Still, Lay said he clung to a belief that the outcomes of certain corporate decisions that ultimately proved devastating to the company could not have been anticipated. The use of such partnerships was widespread throughout the business world, as corporations attempted to use a technique authorized under the accounting rules to pretty up their reported financial picture. But Enron took those efforts much further, adopting policies that were unheard of, such as allowing Fastow to operate an off-books investment fund that did business with the company and provided financing for some of the partnerships.
Lay labels criticisms of that set-up as 20-20 hindsight, because the world now knows that Fastow used the vehicles to manipulate Enron's earnings and loot the company -- all without his knowledge, Lay said.
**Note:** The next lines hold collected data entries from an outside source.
--- src/rtl/step_move_scheduler.sv ---
// step_move_scheduler: two-requester round-robin arbiter, command FIFO and move sequencer for step_motor_drive; define STEP_SCHED_ABORT_EN to add the abort input
module step_move_scheduler #(
    parameter int          DEPTH         = 4,
    parameter logic [23:0] START_TIMEOUT = 24'd1048576,
    parameter logic [23:0] SETTLE        = 24'd524288
) (
    input  logic       clk,
    input  logic       reset,
`ifdef STEP_SCHED_ABORT_EN
    input  logic       abort,
`endif
    input  logic       req0_valid,
    input  logic [3:0] req0_digit,
    output logic       req0_ready,
    input  logic       req1_valid,
    input  logic [3:0] req1_digit,
    output logic       req1_ready,
    input  logic [3:0] coils,
    output logic       drv_en,
    output logic       drv_load,
    output logic [3:0] drv_digit,
    output logic       busy,
    output logic [3:0] cur_digit,
    output logic       drop,
    output logic       done
);
    localparam int AW = $clog2(DEPTH);
    typedef enum logic [2:0] {S_IDLE, S_LOAD, S_WAIT, S_MOVING, S_SETTLE, S_DONE} state_t;
    state_t        state, state_n;
    logic [3:0]    mem [DEPTH];
    logic [AW-1:0] wp, rp;
    logic [AW:0]   count;
    logic [3:0]    coils_m, coils_s;
    logic [23:0]   timer;
    logic          ptr, halt, full, both, acc0, acc1, acc, push, pop;
    logic [3:0]    acc_digit;
`ifdef STEP_SCHED_ABORT_EN
    assign halt = abort;
`else
    assign halt = 1'b0;
`endif
    assign drv_en     = ~reset & ~halt;
    assign full       = count == (AW+1)'(DEPTH);
    assign both       = req0_valid & req1_valid;
    assign req0_ready = ~reset & ~halt & ~full & ~(both & ptr);
    assign req1_ready = ~reset & ~halt & ~full & ~(both & ~ptr);
    assign acc0       = req0_valid & req0_ready;
    assign acc1       = req1_valid & req1_ready;
    assign acc        = acc0 | acc1;
    assign acc_digit  = acc0 ? req0_digit : req1_digit;
    assign push       = acc & (acc_digit <= 4'd9);
    assign pop        = (state == S_IDLE) & (count != '0) & ~halt;
    assign drv_load   = state == S_LOAD;
    assign done       = (state == S_DONE) & ~halt;
    assign busy       = (state != S_IDLE) | (count != '0);

    // two-flop synchronizer on the coil feedback from the driver's clock domain
    always_ff @(posedge clk) begin
        if (reset) begin
            coils_m <= '0;
            coils_s <= '0;
        end else begin
            coils_m <= coils;
            coils_s <= coils_m;
        end
    end

    // round-robin pointer moves only on contested grants; invalid digits pulse drop
    always_ff @(posedge clk) begin
        if (reset) begin
            ptr  <= 1'b0;
            drop <= 1'b0;
        end else begin
            drop <= acc & ~push;
            if (both & ~full & ~halt) ptr <= ~ptr;
        end
    end

    // command FIFO with wrapping pointers; abort flushes it
    always_ff @(posedge clk) begin
        if (reset | halt) begin
            wp    <= '0;
            rp    <= '0;
            count <= '0;
        end else begin
            if (push) begin
                mem[wp] <= acc_digit;
                wp      <= wp + 1'b1;
            end
            if (pop) rp <= rp + 1'b1;
            count <= count + (AW+1)'(push) - (AW+1)'(pop);
        end
    end

    // sequencer next state: load, wait for coil activity, follow the move, settle
    always_comb begin
        state_n = state;
        case (state)
            S_IDLE:   state_n = (count != '0) ? S_LOAD : S_IDLE;
            S_LOAD:   state_n = S_WAIT;
            S_WAIT:   state_n = (coils_s != '0) ? S_MOVING : (timer >= START_TIMEOUT) ? S_DONE : S_WAIT;
            S_MOVING: state_n = (coils_s == '0) ? S_SETTLE : S_MOVING;
            S_SETTLE: state_n = (coils_s != '0) ? S_MOVING : (timer >= SETTLE - 24'd1) ? S_DONE : S_SETTLE;
            S_DONE:   state_n = S_IDLE;
            default:  state_n = S_IDLE;
        endcase
        if (halt) state_n = S_IDLE;
    end

    // state register, saturating timer, loaded and completed digits
    always_ff @(posedge clk) begin
        if (reset) begin
            state     <= S_IDLE;
            timer     <= '0;
            drv_digit <= '0;
            cur_digit <= '0;
        end else begin
            state <= state_n;
            timer <= (state == S_LOAD || state == S_MOVING) ? '0 : (&timer) ? timer : timer + 24'd1;
            if (pop) drv_digit <= mem[rp];
            if (done) cur_digit <= drv_digit;
        end
    end
endmodule
[src/rtl/rsa_pkg.sv]
// rsa_pkg: shared types and default constants for the RSA job arbiter.
//   state_t         job FSM state encoding
//   *_DEF           default operand width, latency counter width,
//                   hang timeout and constant-time padding length
package rsa_pkg;

  localparam int W_DEF          = 16;
  localparam int CNT_W_DEF      = 24;
  localparam int TIMEOUT_DEF    = 1000000;
  localparam int PAD_CYCLES_DEF = 4096;

  typedef enum logic [2:0] {
    IDLE,
    ISSUE,
    BUSY,
    PAD,
    RESP
  } state_t;

endpackage

[src/rtl/rsa_job_arbiter_rr.sv]
// rr_arbiter: purely combinational round-robin grant.
//   req         request vector, one bit per requester
//   last_grant  index of the requester served most recently
//   grant       one-hot winner (zero when nobody requests)
//   grant_idx   binary index of the winner (zero when nobody requests)
// The search starts at last_grant+1 modulo NREQ and takes the first
// requester that is asking.
module rr_arbiter
  import rsa_pkg::*;
#(
  parameter int NREQ  = 2,
  parameter int IDX_W = $clog2(NREQ)
) (
  input  logic [NREQ-1:0]  req,
  input  logic [IDX_W-1:0] last_grant,
  output logic [NREQ-1:0]  grant,
  output logic [IDX_W-1:0] grant_idx
);

  logic             found;
  logic [IDX_W-1:0] sel;

  // NOTE: every variable written here gets a value before any branch,
  // otherwise the tool infers a latch to hold it on the untaken paths.
  always_comb begin
    grant     = '0;
    grant_idx = '0;
    found     = 1'b0;
    sel       = '0;
    for (int k = 1; k <= NREQ; k++) begin
      sel = IDX_W'((int'(last_grant) + k) % NREQ);
      if (!found && req[sel]) begin
        found      = 1'b1;
        grant[sel] = 1'b1;
        grant_idx  = sel;
      end
    end
  end

endmodule

[src/rtl/rsa_job_arbiter.sv]
// rsa_job_arbiter: shares one RSA decrypt engine between NREQ requesters.
//   clk, rst                    clock and synchronous active-high reset
//   req_valid/req_ready         per-requester request handshake
//   req_c/req_d/req_n           flattened operands, requester i at [i*W +: W]
//   ct_mode                     constant-time enable, sampled at grant
//   resp_valid/resp_ready       one-hot response handshake to the granted requester
//   resp_m/resp_cycles/resp_err result, measured engine latency, timeout flag
//   eng_start, eng_c/d/n        engine start pulse and operands
//   eng_m, eng_finish           engine result and done strobe
//   eng_flush                   one-cycle engine reset request after a timeout
module rsa_job_arbiter
  import rsa_pkg::*;
#(
  parameter int W          = W_DEF,
  parameter int NREQ       = 2,
  parameter int CNT_W      = CNT_W_DEF,
  parameter int TIMEOUT    = TIMEOUT_DEF,
  parameter int PAD_CYCLES = PAD_CYCLES_DEF
) (
  input  logic              clk,
  input  logic              rst,
  input  logic [NREQ-1:0]   req_valid,
  output logic [NREQ-1:0]   req_ready,
  input  logic [NREQ*W-1:0] req_c,
  input  logic [NREQ*W-1:0] req_d,
  input  logic [NREQ*W-1:0] req_n,
  input  logic              ct_mode,
  output logic [NREQ-1:0]   resp_valid,
  input  logic [NREQ-1:0]   resp_ready,
  output logic [W-1:0]      resp_m,
  output logic [CNT_W-1:0]  resp_cycles,
  output logic              resp_err,
  output logic              eng_start,
  output logic [W-1:0]      eng_c,
  output logic [W-1:0]      eng_d,
  output logic [W-1:0]      eng_n,
  input  logic [W-1:0]      eng_m,
  input  logic              eng_finish,
  output logic              eng_flush
);

  localparam int               IDX_W     = $clog2(NREQ);
  localparam logic [CNT_W-1:0] CNT_MAX   = '1;
  localparam logic [CNT_W-1:0] TIMEOUT_C = CNT_W'(TIMEOUT);
  localparam logic [CNT_W-1:0] PAD_C     = CNT_W'(PAD_CYCLES);

  state_t           state, state_next;
  logic [NREQ-1:0]  grant_oh;
  logic [IDX_W-1:0] grant_idx;
  logic [IDX_W-1:0] last_grant;
  logic [IDX_W-1:0] gnt;
  logic             ct_lat;
  logic [CNT_W-1:0] counter;
  logic [CNT_W-1:0] cnt_inc;
  logic [W-1:0]     sel_c, sel_d, sel_n;
  logic             accept, finish_hit, timeout_hit, resp_hs;

  rr_arbiter #(.NREQ(NREQ)) u_rr (
    .req        (req_valid),
    .last_grant (last_grant),
    .grant      (grant_oh),
    .grant_idx  (grant_idx)
  );

  // Only the round-robin winner sees ready, and only while idle.
  assign req_ready  = (state == IDLE) ? grant_oh : '0;
  assign resp_valid = (state == RESP) ? (NREQ'(1) << gnt) : '0;

  assign accept      = |(req_valid & req_ready);
  assign resp_hs     = (state == RESP) && resp_ready[gnt];
  assign cnt_inc     = (counter == CNT_MAX) ? counter : counter + 1'b1;
  assign finish_hit  = (state == BUSY) && eng_finish;
  // A finish in the same cycle as the timeout takes priority.
  assign timeout_hit = (state == BUSY) && !eng_finish && (cnt_inc == TIMEOUT_C);

  always_comb begin
    sel_c = '0;
    sel_d = '0;
    sel_n = '0;
    for (int i = 0; i < NREQ; i++) begin
      if (grant_oh[i]) begin
        sel_c = req_c[i*W +: W];
        sel_d = req_d[i*W +: W];
        sel_n = req_n[i*W +: W];
      end
    end
  end

  // NOTE: state and datapath registers use non-blocking assignments so every
  // flop samples the pre-edge values regardless of statement order.
  always_ff @(posedge clk) begin
    if (rst) state <= IDLE;
    else     state <= state_next;
  end

  always_comb begin
    state_next = state;
    case (state)
      IDLE:  if (accept) state_next = ISSUE;
      ISSUE: state_next = BUSY;
      BUSY: begin
        if (finish_hit) state_next = (ct_lat && (cnt_inc < PAD_C)) ? PAD : RESP;
        else if (timeout_hit) state_next = RESP;
      end
      PAD:   if (cnt_inc >= PAD_C) state_next = RESP;
      RESP:  if (resp_hs) state_next = IDLE;
      default: state_next = IDLE;
    endcase
  end

  always_ff @(posedge clk) begin
    if (rst) begin
      eng_c       <= '0;
      eng_d       <= '0;
      eng_n       <= '0;
      eng_start   <= 1'b0;
      eng_flush   <= 1'b0;
      ct_lat      <= 1'b0;
      gnt         <= '0;
      last_grant  <= IDX_W'(NREQ - 1);
      counter     <= '0;
      resp_m      <= '0;
      resp_cycles <= '0;
      resp_err    <= 1'b0;
    end else begin
      // Start is registered out of ISSUE: the engine sees it two cycles after
      // accept, in the first BUSY cycle, where the counter reads 0. The value
      // captured at finish (counter+1) is thus the number of cycles from the
      // start pulse through the finish strobe inclusive.
      eng_start <= (state == ISSUE);
      eng_flush <= timeout_hit;

      if (accept) begin
        eng_c  <= sel_c;
        eng_d  <= sel_d;
        eng_n  <= sel_n;
        ct_lat <= ct_mode;
        gnt    <= grant_idx;
      end

      case (state)
        ISSUE:     counter <= '0;
        BUSY, PAD: counter <= cnt_inc;
        default:   ;
      endcase

      // resp_cycles keeps the measured latency; padding only delays resp_valid.
      if (finish_hit) begin
        resp_m      <= eng_m;
        resp_cycles <= cnt_inc;
        resp_err    <= 1'b0;
      end else if (timeout_hit) begin
        resp_m      <= '0;
        resp_cycles <= TIMEOUT_C;
        resp_err    <= 1'b1;
      end

      if (resp_hs) last_grant <= gnt;
    end
  end

endmodule
==> config.mk <==
export PLATFORM = sky130hd
export DESIGN_NAME = mem_arbiter_flat
export DESIGN_NICKNAME = d
export VERILOG_FILES = /design/src/rtl/mem_arb_pkg.sv /design/src/rtl/mem_arbiter_if.sv /design/src/rtl/mem_arb_pick.sv /design/src/rtl/mem_arbiter.sv /design/src/flat_wrapper.sv
export SDC_FILE = /design/constraint.sdc
export NUM_CORES = 1
export LEC_CHECK = 0
export CAP_MARGIN = 10
export CORE_MARGIN = 2
export CORE_UTILIZATION = 44
export DETAILED_ROUTE_END_ITERATION = 6
export MAX_ROUTING_LAYER = met4
export PLACE_DENSITY = 0.9
export SLEW_MARGIN = 30
export SYNTH_ARGS = -nofsm -noshare
export SYNTH_HDL_FRONTEND = slang
export SYNTH_SLANG_ARGS = --single-unit
==> constraint.sdc <==
create_clock -name Clk -period 3.99 [get_ports Clk]
set_input_delay 0.399 -clock Clk [delete_from_list [all_inputs] [get_ports Clk]]
set_output_delay 0.399 -clock Clk [all_outputs]
set_load 0.01 [all_outputs]
==> src/rtl/mem_arb_pkg.sv <==
// Shared types and limits for the two-port SRAM arbiter.
package mem_arb_pkg;

   localparam int WAIT_STATES_MAX = 15;

   typedef enum logic [1:0] {IDLE, SETUP, ACCESS, DONE} state_t;

   typedef enum logic {PORT_CPU, PORT_DBG} port_id_t;

   function automatic port_id_t other_port(input port_id_t id);
      return (id == PORT_CPU) ? PORT_DBG : PORT_CPU;
   endfunction

endpackage

==> src/rtl/mem_arbiter_if.sv <==
// Request/response bundle for one requester of the SRAM arbiter.
interface mem_arbiter_if;

   logic        req;
   logic        we;
   logic [15:0] addr;
   logic [15:0] wdata;
   logic [15:0] rdata;
   logic        ack;

   modport master (output req, we, addr, wdata, input rdata, ack);
   modport slave  (input req, we, addr, wdata, output rdata, ack);

endinterface

==> src/rtl/mem_arb_pick.sv <==
// Combinational grant selection between the CPU and debug requesters.
module mem_arb_pick
   import mem_arb_pkg::*;
(
   input  logic     cpu_req,
   input  logic     dbg_req,
   input  port_id_t prio,
   output port_id_t grant_id,
   output logic     grant_valid
);

   // Only a tie consults the priority pointer; a lone request always wins.
   always_comb begin
      grant_valid = cpu_req | dbg_req;
      if (cpu_req && dbg_req) begin
         grant_id = prio;
      end else if (dbg_req) begin
         grant_id = PORT_DBG;
      end else begin
         grant_id = PORT_CPU;
      end
   end

endmodule

==> src/rtl/mem_arbiter.sv <==
// Two-port (CPU + debug) arbiter in front of an asynchronous SRAM.
// Define MEM_ARB_RR_EN for round-robin ties; otherwise the CPU always wins.
module mem_arbiter
   import mem_arb_pkg::*;
#(
   parameter int WAIT_STATES = 2
)
(
   input  logic        Clk,
   input  logic        Reset,
   mem_arbiter_if.slave cpu,
   mem_arbiter_if.slave dbg,
   output logic [15:0] sram_addr,
   output logic [15:0] sram_dout,
   output logic        sram_dout_en,
   input  logic [15:0] sram_din,
   output logic        sram_ce_n,
   output logic        sram_oe_n,
   output logic        sram_we_n
);

   localparam int CW = $clog2(WAIT_STATES_MAX + 1);
   localparam logic [CW-1:0] WAIT_LOAD = CW'(WAIT_STATES - 1);

   state_t        state;
   state_t        next_state;
   logic [CW-1:0] wait_cnt;
   port_id_t      cur_id;
   logic          cur_we;
   port_id_t      prio;
   port_id_t      grant_id;
   logic          grant_valid;
   logic [15:0]   cpu_rdata_q;
   logic [15:0]   dbg_rdata_q;
   logic          ack_cpu;
   logic          ack_dbg;

   mem_arb_pick u_pick (
      .cpu_req     (cpu.req),
      .dbg_req     (dbg.req),
      .prio        (prio),
      .grant_id    (grant_id),
      .grant_valid (grant_valid)
   );

`ifdef MEM_ARB_RR_EN
   // The port just served loses the next tie.
   always_ff @(posedge Clk) begin
      if (Reset) begin
         prio <= PORT_CPU;
      end else if (state == DONE) begin
         prio <= other_port(cur_id);
      end
   end
`else
   assign prio = PORT_CPU;
`endif

   always_ff @(posedge Clk) begin
      if (Reset) begin
         state <= IDLE;
      end else begin
         state <= next_state;
      end
   end

   // The SRAM bus is driven only from values latched in IDLE, so requesters may change inputs mid-transfer.
   always_ff @(posedge Clk) begin
      if (Reset) begin
         cur_id    <= PORT_CPU;
         cur_we    <= 1'b0;
         sram_addr <= 16'h0000;
         sram_dout <= 16'h0000;
         wait_cnt  <= '0;
      end else begin
         case (state)
            IDLE: begin
               if (grant_valid) begin
                  cur_id <= grant_id;
                  if (grant_id == PORT_DBG) begin
                     cur_we    <= dbg.we;
                     sram_addr <= dbg.addr;
                     sram_dout <= dbg.wdata;
                  end else begin
                     cur_we    <= cpu.we;
                     sram_addr <= cpu.addr;
                     sram_dout <= cpu.wdata;
                  end
               end
            end
            SETUP:   wait_cnt <= WAIT_LOAD;
            ACCESS:  if (wait_cnt != '0) wait_cnt <= wait_cnt - 1'b1;
            default: ;
         endcase
      end
   end

   always_ff @(posedge Clk) begin
      if (Reset) begin
         cpu_rdata_q <= 16'h0000;
         dbg_rdata_q <= 16'h0000;
      end else if (state == ACCESS && wait_cnt == '0 && !cur_we) begin
         if (cur_id == PORT_CPU) begin
            cpu_rdata_q <= sram_din;
         end else begin
            dbg_rdata_q <= sram_din;
         end
      end
   end

   always_comb begin
      next_state   = state;
      sram_ce_n    = 1'b1;
      sram_oe_n    = 1'b1;
      sram_we_n    = 1'b1;
      sram_dout_en = 1'b0;
      ack_cpu      = 1'b0;
      ack_dbg      = 1'b0;
      case (state)
         IDLE: begin
            if (grant_valid) next_state = SETUP;
         end
         SETUP: begin
            sram_ce_n    = 1'b0;
            sram_dout_en = cur_we;
            next_state   = ACCESS;
         end
         ACCESS: begin
            sram_ce_n    = 1'b0;
            sram_oe_n    = cur_we;
            sram_we_n    = ~cur_we;
            sram_dout_en = cur_we;
            if (wait_cnt == '0) next_state = DONE;
         end
         DONE: begin
            ack_cpu    = (cur_id == PORT_CPU);
            ack_dbg    = (cur_id == PORT_DBG);
            next_state = IDLE;
         end
         default: next_state = IDLE;
      endcase
   end

   assign cpu.ack   = ack_cpu;
   assign dbg.ack   = ack_dbg;
   assign cpu.rdata = cpu_rdata_q;
   assign dbg.rdata = dbg_rdata_q;

endmodule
"At the time it seemed the appropriate thing to do," he said. "And I had no reason to doubt or distrust Fastow."
But legal experts dismiss the entire venture as foolhardy from inception. "It's just not common-sense thinking," said John J. Fahy, a former federal prosecutor now with Fahy Choi in Rutherford, N. J. "Your CFO cannot be put in a position where he is in conflict with the company. He is simply too important. The idea is just crazy."
While he has been subjected in recent years to withering personal criticism on Capitol Hill, by the media, on late night talk shows and across the Internet, Lay said that in his hometown many longtime friends and associates remained supportive, and he continued to serve on multiple charitable boards in town.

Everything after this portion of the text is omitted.